* Try it
Your answer must be the full set of entries, reproduced exactly.

(Saved data entries)
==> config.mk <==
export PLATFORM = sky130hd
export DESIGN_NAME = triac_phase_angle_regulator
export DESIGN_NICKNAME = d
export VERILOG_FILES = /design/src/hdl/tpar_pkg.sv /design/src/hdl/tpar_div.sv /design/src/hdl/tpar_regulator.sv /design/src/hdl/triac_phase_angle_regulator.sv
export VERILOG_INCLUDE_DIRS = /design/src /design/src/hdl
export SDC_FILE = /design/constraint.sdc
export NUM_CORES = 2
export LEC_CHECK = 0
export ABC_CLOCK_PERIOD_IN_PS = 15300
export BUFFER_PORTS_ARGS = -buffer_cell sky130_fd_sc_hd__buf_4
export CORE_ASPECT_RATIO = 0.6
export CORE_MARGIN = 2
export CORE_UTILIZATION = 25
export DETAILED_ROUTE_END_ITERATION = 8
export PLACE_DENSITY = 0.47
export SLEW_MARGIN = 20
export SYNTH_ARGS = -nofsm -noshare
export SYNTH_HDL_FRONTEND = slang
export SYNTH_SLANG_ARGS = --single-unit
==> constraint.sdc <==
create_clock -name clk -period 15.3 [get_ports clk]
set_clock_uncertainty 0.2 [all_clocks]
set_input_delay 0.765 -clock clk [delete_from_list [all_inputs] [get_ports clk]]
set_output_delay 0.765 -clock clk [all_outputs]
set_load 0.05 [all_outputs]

* Problem solution
==> config.mk <==
export PLATFORM = sky130hd
export DESIGN_NAME = triac_phase_angle_regulator
export DESIGN_NICKNAME = d
export VERILOG_FILES = /design/src/hdl/tpar_pkg.sv /design/src/hdl/tpar_div.sv /design/src/hdl/tpar_regulator.sv /design/src/hdl/triac_phase_angle_regulator.sv
export VERILOG_INCLUDE_DIRS = /design/src /design/src/hdl
export SDC_FILE = /design/constraint.sdc
export NUM_CORES = 2
export LEC_CHECK = 0
export ABC_CLOCK_PERIOD_IN_PS = 15300
export BUFFER_PORTS_ARGS = -buffer_cell sky130_fd_sc_hd__buf_4
export CORE_ASPECT_RATIO = 0.6
export CORE_MARGIN = 2
export CORE_UTILIZATION = 25
export DETAILED_ROUTE_END_ITERATION = 8
export PLACE_DENSITY = 0.47
export SLEW_MARGIN = 20
export SYNTH_ARGS = -nofsm -noshare
export SYNTH_HDL_FRONTEND = slang
export SYNTH_SLANG_ARGS = --single-unit
==> constraint.sdc <==
create_clock -name clk -period 15.3 [get_ports clk]
set_clock_uncertainty 0.2 [all_clocks]
set_input_delay 0.765 -clock clk [delete_from_list [all_inputs] [get_ports clk]]
set_output_delay 0.765 -clock clk [all_outputs]
set_load 0.05 [all_outputs]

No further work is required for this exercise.